HIQA has called for the future proofing of health information legislation in a submission to the Department of Health’s public consultation on a new national health information policy.
In its submission, HIQA stressed the need for strong health information legislation to ensure a reliable, efficient and safe healthcare system in Ireland.
Rachel Flynn, HIQA’s Director of Health Information and Standards, said: “Safe, reliable healthcare depends on information that is accurate, relevant and accessible. Health information plays a fundamental role in improving patient safety as better information means better decisions and better, safer care.
“Since HIQA’s establishment ten years ago, it has identified a number of health information deficiencies, particularly in the context of our statutory healthcare investigations. For example, the 2013 report of the patient safety investigation into the death of Savita Halappanavar noted that there were significant inconsistencies in the recording and reporting of maternal sepsis. Furthermore, one of the eight recommendations made in the 2015 report into the safety of services in Midland Regional Hospital, Portlaoise, focused specifically on deficiencies in health information. HIQA’s report stressed the need for the timely sharing of health information in order to identify and manage risks to patient safety.

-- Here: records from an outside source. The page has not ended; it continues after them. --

Background: an optimization exercise with open tools, aiming at small area, a short achievable clock period and few clock cycles. Do not read the settings as production practice. Function was checked by simulation only, so behaviour that the tests miss may differ from the original. Power and IR drop assume default switching activity.

### flow/design.v
module vu128_codec (
    input  wire         clk,
    input  wire         rst,
    input  wire         req_valid,
    output wire         req_ready,
    input  wire [7:0]   req_op,
    input  wire [127:0] req_a,
    input  wire [15:0]  req_off,
    input  wire [15:0]  req_len,
    output reg          rsp_valid,
    output reg  [2:0]   rsp_status,
    output wire         rsp_trunc,
    output wire [127:0] rsp_r,
    output reg  [4:0]   rsp_n,
    output reg          mem_valid,
    output reg          mem_we,
    output reg  [15:0]  mem_addr,
    output reg  [7:0]   mem_wdata,
    input  wire         mem_ready,
    input  wire [7:0]   mem_rdata
);
    localparam [2:0] ST_OK       = 3'd0,
                     ST_CAPACITY = 3'd1,
                     ST_SHORT    = 3'd2,
                     ST_WIDTH    = 3'd3,
                     ST_ILLEGAL  = 3'd4;
    assign rsp_trunc = 1'b0;
    reg         rdy;                     
    reg         s_prep, s_enc, s_dec0, s_decn, s_map, s_clr;
    reg [2:0]   pst;         
    reg [127:0] R;
    reg [16:0]  room;        
    reg [2:0]   wc_q;
    reg         fid, fze, fzd, fb32, fb64;
    reg         sgn_q;       
    reg [4:0]   cnt;         
    reg [4:0]   nlen;        
    reg [1:0]   wsel;        
    reg         dlg;         
    reg [8:0]   rem;         
    reg         tw;          
    assign req_ready = rdy;
    assign rsp_r     = R;
    wire [1:0] r_cls = req_op[7:6];
    wire [2:0] r_wc  = req_op[2:0];
    wire       r_w23 = (r_wc == 3'd2) || (r_wc == 3'd3);
    wire       r_legal = ~req_op[5] & (r_wc <= 3'd4) &
                         ((r_cls == 2'b00 || r_cls == 2'b01) ? ~req_op[4] :
                          (r_cls == 2'b10)                   ? (~req_op[4] & r_w23) :
                                                               (~req_op[4] | r_w23));
    wire       r_raw = (r_cls == 2'b11);
    wire       r_dec = req_op[3];
    wire [4:0] r_wth = {r_wc == 3'd4, r_wc >= 3'd3, r_wc >= 3'd2, r_wc >= 3'd1, 1'b1};
    reg        r_sgn;
    always @(*) begin
        case (r_wc)
            3'd0:    r_sgn = req_a[7];
            3'd1:    r_sgn = req_a[15];
            3'd2:    r_sgn = req_a[31];
            3'd3:    r_sgn = req_a[63];
            default: r_sgn = req_a[127];
        endcase
    end
    wire r_br = req_op[7] & (~req_op[6] | req_op[4]);
    wire r_ze = req_op[6] & ~req_op[4] & ~r_dec;
    wire r_zd = req_op[6] & ~req_op[4] &  r_dec;
    wire r_id = (r_cls == 2'b00);
    wire [127:0] Q   = s_map ? R : req_a;
    wire         mid  = s_map ? fid  : r_id;
    wire         mze  = s_map ? fze  : r_ze;
    wire         mzd  = s_map ? fzd  : r_zd;
    wire         mb32 = s_map ? fb32 : (r_br & (r_wc == 3'd2));
    wire         mb64 = s_map ? fb64 : (r_br & (r_wc != 3'd2));
    wire [4:0]   wth  = {wc_q == 3'd4, wc_q >= 3'd3, wc_q >= 3'd2, wc_q >= 3'd1, 1'b1};
    wire [4:0]   mwth = s_map ? wth  : r_wth;
    wire [127:0] wm = {{64{mwth[4]}}, {32{mwth[3]}}, {16{mwth[2]}}, {8{mwth[1]}}, {8{mwth[0]}}};
    wire         x  = (mze & r_sgn) | (mzd & Q[0]);
    reg  [127:0] mapv;
    integer i;
    always @(*) begin
        for (i = 0; i < 128; i = i + 1) begin
            mapv[i] = mid & Q[i];
            if (i > 0)   mapv[i] = mapv[i] | (mze & Q[i-1]);
            if (i < 127) mapv[i] = mapv[i] | (mzd & Q[i+1] & wm[i+1]);
            if (i < 32)  mapv[i] = mapv[i] | (mb32 & Q[31-i]);
            if (i < 64)  mapv[i] = mapv[i] | (mb64 & Q[63-i]);
            mapv[i] = (mapv[i] ^ x) & wm[i];
        end
    end
    reg [15:1] pnz;          
    reg        pb7, pb14, pb21, pb28;
    reg        pcap;         
    reg        pk;
    reg [4:0]  r_maxlen;
    always @(*) begin
        case (r_wc)
            3'd0:    r_maxlen = 5'd2;
            3'd1:    r_maxlen = 5'd3;
            3'd2:    r_maxlen = 5'd5;
            3'd3:    r_maxlen = 5'd9;
            default: r_maxlen = 5'd17;
        endcase
    end
    wire [16:0] r_room = {1'b0, req_len} - {1'b0, req_off};
    integer k;
    always @(posedge clk) begin
        if (!s_map) begin
            for (k = 1; k < 16; k = k + 1) pnz[k] <= |mapv[8*k +: 8];
            pb7  <= mapv[7];
            pb14 <= |mapv[15:14];
            pb21 <= |mapv[23:21];
            pb28 <= |mapv[31:28];
            pcap <= r_room[16] || (r_room[15:0] < {11'd0, r_maxlen});
        end
    end
    always @(posedge clk) begin
        if (rst) pk <= 1'b0;
        else if (!s_map) pk <= req_valid & ~rdy;
    end
    reg [3:0]  hi;           
    reg [4:0]  e_cntl;       
    reg [4:0]  e_nl;         
    always @(*) begin
        hi = 4'd0; e_cntl = 5'd1; e_nl = 5'd2;
        for (k = 1; k < 16; k = k + 1) if (pnz[k]) begin hi = k; e_cntl = k + 1; e_nl = k + 2; end
    end
    wire ge7  = pb7  | (|pnz[15:1]);
    wire ge14 = pb14 | (|pnz[15:2]);
    wire ge21 = pb21 | (|pnz[15:3]);
    wire ge28 = pb28 | (|pnz[15:4]);
    wire [6:0] lo7 = rdy ? mapv[6:0] : R[6:0];
    reg [7:0] e_b0;
    reg [4:0] e_cnt, e_n;
    reg [1:0] e_sel;
    always @(*) begin
        if (!ge7)       begin e_b0 = {1'b0, lo7[6:0]};    e_cnt = 5'd0; e_n = 5'd1; e_sel = 2'd0; end
        else if (!ge14) begin e_b0 = {2'b10, lo7[5:0]};   e_cnt = 5'd1; e_n = 5'd2; e_sel = 2'd3; end
        else if (!ge21) begin e_b0 = {3'b110, lo7[4:0]};  e_cnt = 5'd2; e_n = 5'd3; e_sel = 2'd2; end
        else if (!ge28) begin e_b0 = {4'b1110, lo7[3:0]}; e_cnt = 5'd3; e_n = 5'd4; e_sel = 2'd1; end
        else            begin e_b0 = {4'b1111, hi};     e_cnt = e_cntl; e_n = e_nl; e_sel = 2'd0; end
    end
    reg [4:0] maxlen;
    always @(*) begin
        case (wc_q)
            3'd0:    maxlen = 5'd2;
            3'd1:    maxlen = 5'd3;
            3'd2:    maxlen = 5'd5;
            3'd3:    maxlen = 5'd9;
            default: maxlen = 5'd17;
        endcase
    end
    wire        no_room = room[16] || (room[15:0] < {11'd0, maxlen});
    reg [7:0] e_next;
    always @(*) begin
        case (wsel)
            2'd0:    e_next = R[7:0];
            2'd1:    e_next = R[11:4];
            2'd2:    e_next = R[12:5];
            default: e_next = R[13:6];
        endcase
    end
    wire [7:0] b = mem_rdata;
    wire d_small = ~b[7];
    wire d_m2 = (b[7:6] == 2'b10);
    wire d_m3 = (b[7:5] == 3'b110);
    wire d_m4 = (b[7:4] == 4'b1110);
    wire d_lg = (b[7:4] == 4'b1111);
    reg  [4:0] d_len;
    always @(*) begin
        if (d_small)   d_len = 5'd1;
        else if (d_m2) d_len = 5'd2;
        else if (d_m3) d_len = 5'd3;
        else if (d_m4) d_len = 5'd4;
        else case (b[3:0])
            4'd0: d_len = 5'd2;   4'd1: d_len = 5'd3;   4'd2: d_len = 5'd4;   4'd3: d_len = 5'd5;
            4'd4: d_len = 5'd6;   4'd5: d_len = 5'd7;   4'd6: d_len = 5'd8;   4'd7: d_len = 5'd9;
            4'd8: d_len = 5'd10;  4'd9: d_len = 5'd11;  4'd10: d_len = 5'd12; 4'd11: d_len = 5'd13;
            4'd12: d_len = 5'd14; 4'd13: d_len = 5'd15; 4'd14: d_len = 5'd16; default: d_len = 5'd17;
        endcase
    end
    wire        rsmall = (room[15:5] == 11'd0);
    reg  [17:2] rlt;
    integer q;
    always @(*) for (q = 2; q <= 17; q = q + 1) rlt[q] = rsmall && (room[4:0] < q);
    wire d_short = ~d_small & (d_m2 ? rlt[2] : d_m3 ? rlt[3] : d_m4 ? rlt[4] : rlt[{1'b0, b[3:0]} + 5'd2]);
    reg [8:0] d_wbits;
    always @(*) begin
        case (wc_q)
            3'd0:    d_wbits = 9'd8;
            3'd1:    d_wbits = 9'd16;
            3'd2:    d_wbits = 9'd32;
            3'd3:    d_wbits = 9'd64;
            default: d_wbits = 9'd128;
        endcase
    end
    reg [7:0] twmask;
    integer t;
    always @(*) begin
        for (t = 0; t < 8; t = t + 1) twmask[t] = rem[8] || ({1'b0, t[7:0]} >= rem);
    end
    wire d_last = (cnt == 5'd1);
    wire tw_new = tw | |(b & twmask);
    reg [127:0] ins;
    integer j;
    always @(*) begin
        ins = 128'd0;
        if (s_dec0) begin
                ins = d_small ? {121'd0, b[6:0]} :
                      d_m2    ? ({122'd0, b[5:0]} << 8)  :
                      d_m3    ? ({123'd0, b[4:0]} << 16) :
                      d_m4    ? ({124'd0, b[3:0]} << 24) : 128'd0;
        end else if (s_decn) begin
            for (j = 0; j < 16; j = j + 1) ins[8*j +: 8] = {8{dlg && nlen == j + 2}} & b;
            ins = ins | ({128{!dlg && nlen == 5'd2}} & ({120'd0, b} << 6))
                      | ({128{!dlg && nlen == 5'd3}} & ({120'd0, b} << 13))
                      | ({128{!dlg && nlen == 5'd4}} & ({120'd0, b} << 20));
        end
    end
    wire xfer    = mem_valid & mem_ready;
    wire r_clr   = (rdy & ~r_legal) | s_clr | (s_enc & (cnt == 5'd0));
    wire r_shift = (s_enc | s_dec0 | s_decn) & xfer;
    wire [127:0] r_sh = ((R >> 8) & {128{~s_dec0}}) | ins;
    always @(posedge clk) begin
        if (r_clr)
            R <= 128'd0;
        else if (rdy | s_map)
            R <= mapv;
        else if (r_shift)
            R <= r_sh;
    end
    always @(posedge clk) begin
        if (rst) begin
            rdy <= 1'b1;
            s_prep <= 1'b0; s_enc <= 1'b0; s_dec0 <= 1'b0; s_decn <= 1'b0;
            s_map <= 1'b0; s_clr <= 1'b0;
            rsp_valid <= 1'b0;
            mem_valid <= 1'b0;
        end else begin
            rsp_valid <= 1'b0;
            rsp_status <= s_clr ? pst : (rdy && !r_legal) ? ST_ILLEGAL : ST_OK;
            rsp_n <= s_dec0 ? 5'd1 : (rdy || (s_clr && pst != ST_WIDTH)) ? 5'd0 : nlen;
            if (rdy && req_valid) begin
                rdy <= 1'b0;
                pst <= ST_OK;
                if (!r_legal || r_raw) begin
                    rdy <= 1'b1;
                    rsp_valid <= 1'b1;
                end else if (!r_dec) begin
                    if (!pk) begin
                        s_prep <= 1'b1;
                    end else if (pcap) begin
                        s_clr <= 1'b1; pst <= ST_CAPACITY;
                    end else begin
                        s_enc <= 1'b1;
                        mem_valid <= 1'b1;
                    end
                end else if (req_off >= req_len) begin
                    s_clr <= 1'b1; pst <= ST_SHORT;
                end else begin
                    s_dec0 <= 1'b1;
                    mem_valid <= 1'b1;
                end
            end
            if (s_map | s_clr) begin
                s_map <= 1'b0; s_clr <= 1'b0;
                rdy <= 1'b1;
                rsp_valid <= 1'b1;
            end
            if (s_prep) begin
                s_prep <= 1'b0;
                if (no_room) begin
                    s_clr <= 1'b1; pst <= ST_CAPACITY;
                end else begin
                    s_enc <= 1'b1;
                    mem_valid <= 1'b1;
                end
            end
            if (s_enc && mem_ready && cnt == 5'd0) begin
                s_enc <= 1'b0;
                mem_valid <= 1'b0;
                rdy <= 1'b1;
                rsp_valid <= 1'b1;
            end
            if (s_dec0 && mem_ready) begin
                s_dec0 <= 1'b0;
                if (d_short) begin
                    mem_valid <= 1'b0;
                    s_clr <= 1'b1; pst <= ST_SHORT;
                end else if (d_small) begin
                    mem_valid <= 1'b0;
                    if (!fid) begin
                        s_map <= 1'b1;
                    end else begin
                        rdy <= 1'b1;
                        rsp_valid <= 1'b1;
                    end
                end else begin
                    s_decn <= 1'b1;
                end
            end
            if (s_decn && mem_ready && d_last) begin
                s_decn <= 1'b0;
                mem_valid <= 1'b0;
                if (tw_new) begin
                    s_clr <= 1'b1; pst <= ST_WIDTH;
                end else if (!fid) begin
                    s_map <= 1'b1;
                end else begin
                    rdy <= 1'b1;
                    rsp_valid <= 1'b1;
                end
            end
        end
    end
    always @(posedge clk) begin
        if (rdy) begin
            room     <= {1'b0, req_len} - {1'b0, req_off};
            wc_q     <= r_wc;
            fid      <= r_id;
            fze      <= r_ze;
            fzd      <= r_zd;
            fb32     <= r_br & (r_wc == 3'd2);
            fb64     <= r_br & (r_wc != 3'd2);
            sgn_q    <= r_sgn;
            mem_we   <= ~r_dec;
        end
        if (rdy)
            mem_addr <= req_off;
        else if (mem_valid & mem_ready)
            mem_addr <= mem_addr + 16'd1;
        if (s_prep | (rdy & pk)) begin
            mem_wdata <= e_b0;
            nlen      <= (s_prep ? no_room : pcap) ? 5'd0 : e_n;
            cnt       <= e_cnt;
            wsel      <= e_sel;
        end
        if (s_enc && mem_ready) begin
            mem_wdata <= e_next;
            cnt       <= cnt - 5'd1;
        end
        if (s_dec0 && mem_ready) begin
            nlen     <= d_short ? 5'd0 : d_len;
            cnt      <= d_len - 5'd1;
            dlg      <= d_lg;
            rem      <= d_wbits - (d_m2 ? 9'd6 : d_m3 ? 9'd5 : d_m4 ? 9'd4 : 9'd0);
            tw       <= 1'b0;
        end
        if (s_decn && mem_ready) begin
            rem      <= rem - 9'd8;
            tw       <= tw_new;
            cnt      <= cnt - 5'd1;
        end
    end
endmodule
### flow/run.sh
#!/bin/bash
# synth_recipe.tcl (not shown) runs the flow's synth.tcl, then flattens the netlist and writes it again
# the make line also repeats each setting of config.mk as NAME=value (left out here)
make -C /OpenROAD-flow-scripts/flow DESIGN_CONFIG=/design/flow/config.mk WORK_HOME=/design/flow/orfs CLKGATE_MAP_FILE= SYNTH_SCRIPT=/design/flow/synth_recipe.tcl finish
### flow/config.mk
export PLATFORM = sky130hd
export DESIGN_NAME = vu128_codec
export DESIGN_NICKNAME = vu128_codec
export VERILOG_FILES = /design/flow/design.v
export SDC_FILE = /design/flow/constraint.sdc
export NUM_CORES = 4
export LEC_CHECK = 0
export ABC_CLOCK_PERIOD_IN_PS = 3500
export CAP_MARGIN = 20
export CORE_MARGIN = 2
export CORE_UTILIZATION = 40
export PLACE_DENSITY = 0.6
export SETUP_SLACK_MARGIN = 4.4
export SLEW_MARGIN = 20
### flow/constraint.sdc
create_clock -name core_clock -period 8.0 [get_ports {clk}]
set_input_delay 1.6000 -clock core_clock [delete_from_list [all_inputs] [get_ports {clk}]]
set_output_delay 1.6000 -clock core_clock [all_outputs]
set_load 0.01 [all_outputs]
==> results of run 1 <==
through the flow:
stage / cells / worst slack [ns] / area (um^2) / utilization / hold slack (ns)
after global placement: 3272 / 2.22 / 23800 / 0.489 / 0.483
after floorplan: 2436 / 3.88 / 20200 / - / 0.469
after CTS: 3377 / 4.05 / 26200 / 0.537 / 0.505
final: 3467 / 4.12 / 27800 / 0.571 / 0.513
after detailed placement: 3272 / 2.10 / 23800 / 0.489 / 0.496
after global routing: 3466 / 4.06 / 27800 / 0.571 / 0.544
placed cells by master (no fill, tap or decap), types with 11 or more instances in the layout:
cell type,instances
a211oi_1,33
a21oi_1,224
a21oi_2,15
a221oi_1,27
a222oi_1,75
a31oi_1,21
a41oi_1,12
and2_1,19
and3_1,11
buf_12,21
buf_4,104
buf_6,22
clkbuf_16,37
clkdlybuf4s50_1,306
dfxtp_1,136
dlymetal6s2s_1,14
edfxtp_1,104
ha_1,16
ha_4,14
inv_1,51
mux2_2,82
mux2i_1,45
mux2i_2,16
nand2_1,104
nand2b_1,11
nand3_1,44
nand4_1,11
nor2_1,290
nor2b_1,12
nor3_1,121
o21ai_0,125
o221ai_1,12
o22ai_1,121
o31ai_1,18
or3_1,11
xnor2_1,57
xnor2_2,57
xnor2_4,11
xor2_1,19
registers in the layout, indices dropped and copies added (netlist names), 2 cells and up:
| register | cells |
|---|---|
| R | 128 |
| cnt | 5 |
| mem_addr | 16 |
| mem_wdata | 8 |
| nlen | 5 |
| pnz | 15 |
| pst | 3 |
| rem | 9 |
| room | 17 |
| rsp_n | 5 |
| rsp_status | 3 |
| wc_q | 3 |
| wsel | 2 |
worst min path at each step:
| stage | startpoint | end | slack, ns | cells after the start |
|---|---|---|---|---|
| 4_1_cts | s_prep | s_prep | 0.50 | 1 |
| 2_1_floorplan | s_enc | s_enc | 0.47 | 2 |
| 5_1_grt | s_prep | s_prep | 0.54 | 1 |
| 3_3_place_gp | s_prep | s_prep | 0.48 | 1 |
| 6_report | s_prep | s_prep | 0.51 | 1 |
| 3_5_place_dp | s_prep | s_prep | 0.50 | 1 |
per-layer routing:
metal,GRT usage,wire length (um),up-vias
li1,-,-,10100
met1,0.503,40500,11300
met2,0.575,44700,1734
met3,0.0647,11200,342
met4,0.155,5790,4
met5,0,25,-
power by group through the flow:
stage,combinational [W],sequential (W),clock (W)
6_report,0.00139,0.00157,0.00143
2_1_floorplan,0.000694,0.00152,0
5_1_grt,0.00146,0.00157,0.00148
3_5_place_dp,0.00113,0.00158,0
3_3_place_gp,0.00112,0.00158,0
4_1_cts,0.00124,0.00156,0.00144
worst max-delay path, cell delays in order:
cell and delay [ns]:
buf_6 0.10, inv_4 0.04, ha_4 0.12, inv_2 0.04, fa_2 0.38, a211oi_4 0.26, nor2_1 0.09, xor2_1 0.22
ha_1 0.29, a221oi_2 0.25, o2111ai_1 0.16, or4_4 0.53, o41ai_4 0.22
logic make-up (layout without fill, tap and decap cells):
| kind of cell | after synthesis | in the layout |
|---|---|---|
| xor gates and xnor gates | 145 | 145 |
| muxes | 162 | 162 |
| DFF | 242 | 242 |
| adders and majority gates | 33 | 33 |
| buffers and inverters | 270 | 620 |
| and+or+nand+nor | 734 | 743 |
| AOI/OAI and AO/OA | 849 | 854 |
| other | 1 | 4 |
what timing repair did:
| action | 4_1_cts | 5_1_grt |
|---|---|---|
| pin swaps | 35 | 81 |
| resized for setup | 232 | 208 |
| endpoints found under the setup margin | 169 | 108 |
| gates cloned | 11 | 13 |
| setup buffers | 38 | 74 |
final cells by class:
cell class,count,area [um^2]
clock inverter,18,155
tap,664,831
clock buffer,38,853
inverter,63,243
timing repair buffer,501,5170
antenna,3,7.51
fill,4469,20900
sequential,242,5890
multi-input combinational,1938,14700
==> impl_metrics.tcl, run 1 <==
set metrics [dict create \
    cap_viol_max_count 0 \
    seq_power_share 0.358 \
    syn_nets 2649 \
    r2r_cells 8 \
    worstMarginPinSlew_ns 1.26 \
    htreeDepth 1 \
    die_area_um2 50900 \
    peakVddDrop_uv 159 \
    synth_cell_types 82 \
    cellPowerDensity_nw_per_um2 158 \
    synth.area.mux_share 0.0935 \
    path_clk_slew_ns 0.07 \
    max_freq_ghz 0.258 \
    yosys.area.top_type "edfxtp_1" \
    grt_pass1_vias 21300 \
    grt_setup_unrepaired "yes" \
    max_slew_margin 0.157 \
    vias 23500 \
    ctsHoldBuffers 0 \
    fin_nets 2989 \
    synth_top_family_by_area "compound AO/OA/AOI/OAI gates" \
    total_power_w 0.00439 \
    r2r-end "pnz[8]" \
    wl_per_cell_um 29.5 \
    die_x_um 226 \
    clockBufferDepth 3 \
    synthTopCellsByCount "298 x nor2_1, 244 x a21oi_1, 149 x clkbuf_1, 138 x dfxtp_1, 131 x o21ai_0" \
    cts_made_buffers 30 \
    arrival_ns 4.28 \
    syn_inst 2436 \
    synth_seq_cells 242 \
    hold_viol 0 \
    dp_hpwl_um 69300 \
    finalMaxSlewViolations 0 \
    grt_overflow_total 0 \
    syn-cell-area_um2 19700 \
    grt_pass1_wl_um 142000 \
    synth-compound-area-share 0.289 \
    yosysMostFrequentCell "nor2_1" \
    synth_xor_area_frac 0.0646 \
    gp_congestion 1.01 \
    p_int_w 0.00286 \
    port_buffers 343 \
    grt_usage 0.369 \
    avgSynthCellArea_um2 8.07 \
    die_height_um 226 \
    drc 0 \
    switching_share 0.347 \
    async_reset_ff_frac 0 \
    first_pass_iters 13 \
    cp-endpoint "pcap" \
    synth_ff_type "dfxtp_1" \
    r2r_start "fid" \
    antenna_found_initial 5 \
    critPathRequiredTime_ns 8.41 \
    synth_edf_count 104 \
    synthTopCellsByArea "edfxtp_1 16%, dfxtp_1 14%, a21oi_1 6.2%" \
    status "no timing/DRC/antenna violations" \
    cp-start-kind "primary input" \
    fp.coreArea_um2 48700 \
    yosys.area_share.simple 0.175 \
    worstPathMaxFanout 2 \
    drtIter0Drc 4024 \
    switching_power_w 0.00152 \
    endpoint_kind "register" \
    fin_worst_skew_ns 0.0191 \
    leakage_nw 9.82 \
    hold_class "register to register" \
    ios 345 \
    r2r_setup_slack_ns 4.48 \
    p_comb_frac 0.316 \
    synth_top_area_share 0.159 \
    cts_tree "built" \
    ant_nets 0 \
    grt_max_degree 79 \
    vias_per_cell 6.77 \
    start_util 0.403 \
    clock-root-buffer "clkbuf_16" \
    clock_sinks 242 \
    fin_crit_ns 3.88 \
    finalWirelength_um 102000 \
    drive_gt1_frac 0.210 \
    clkPwrFrac 0.326 \
    setup_viol 0 \
    ys_seq_area_frac 0.299 \
    synth_warnings 1 \
    fin_setup_tns_ns 0 \
    critPathKind "primary input to register" \
    synthAdderAreaFrac 0.0214 \
    area_growth_pct 41.7 \
    clk_latency_ns 0.60 \
    placementRows 81 \
    crit_start "req_len[0]" \
    final.period_utilization 0.485 \
]
Testbench counts, summed over its fixed seeds: cycles 28,309.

“It is clear that we need to move away from our paper-based system and avail of new technology to improve the quality and reliability of health data, and in doing so, improve our health and social care services. Ireland is one of the last developed countries to harness the technology currently available. Most countries are legislating for and investing in eHealth because they realise that it can significantly reduce clinical errors, improve patient safety and create efficiencies. Ireland needs to move in the same direction, and fast.

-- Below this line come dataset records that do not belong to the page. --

Background: an optimization exercise with open tools, aiming at small area, a short achievable clock period and few clock cycles. Do not read the settings as production practice. In this exercise RTL edits were held to simulation tests only and were not proved equivalent to the original. Power and IR drop assume default switching activity.

Setup of violet:
==> flow/design.v (excerpt) <==
module simproc_core (
    input  wire        clk,
    input  wire        rst,           
    input  wire        has_words,     
    output wire        mem_en,
    output wire        mem_we,
    output wire [14:0] mem_addr,
    output wire [15:0] mem_wdata,
    input  wire [15:0] mem_rdata,
    output reg         halted,
    output reg         faulted,
    output reg  [2:0]  fault_cause,
    output wire [15:0] fault_value,
    output reg  [15:0] pc,
    output reg  [11:0] cycle_count,
    output wire        warn_valid,
    output wire [1:0]  warn_kind,
    output wire [15:0] warn_value,
    input  wire [2:0]  dbg_sel,
    output wire [15:0] dbg_data
);
For scale: roughly 220 flip-flops, ~140 I/O pins, about 20000 um^2 of cells after synthesis.
export LEC_CHECK = 0
export CAP_MARGIN = 20
export CORE_MARGIN = 2
export CORE_UTILIZATION = 40
export PLACE_DENSITY = 0.6
export SETUP_SLACK_MARGIN = 4
export SLEW_MARGIN = 20
create_clock -name core_clock -period 10.0 [get_ports {clk}]
run.sh (not shown) runs the stock make flow with config.mk's settings and CLKGATE_MAP_FILE= SYNTH_SCRIPT=/design/flow/synth_recipe.tcl, a recipe that flattens the netlist after the stock synthesis.
Testbench counts of violet, summed over its fixed seeds: cycles 245,060.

“Ireland needs to develop strong health information policies and legislation to advance the eHealth agenda and to support, for example, the introduction of electronic health records. Ireland’s health information landscape is currently highly fragmented and legislation is vital to ensure that valuable information is accessed, shared and governed appropriately and that an individual’s personal health information is protected.
“The development of a health information policy and legislation provides us with the opportunity to future proof our health and social care systems and effectively and safely handle the demographic and technological challenges ahead. Tailored health information legislation in other jurisdictions aims to balance an individual’s right to privacy in terms of their personal health information with the legitimate requirement of healthcare professionals to access and share this information in order to provide care.”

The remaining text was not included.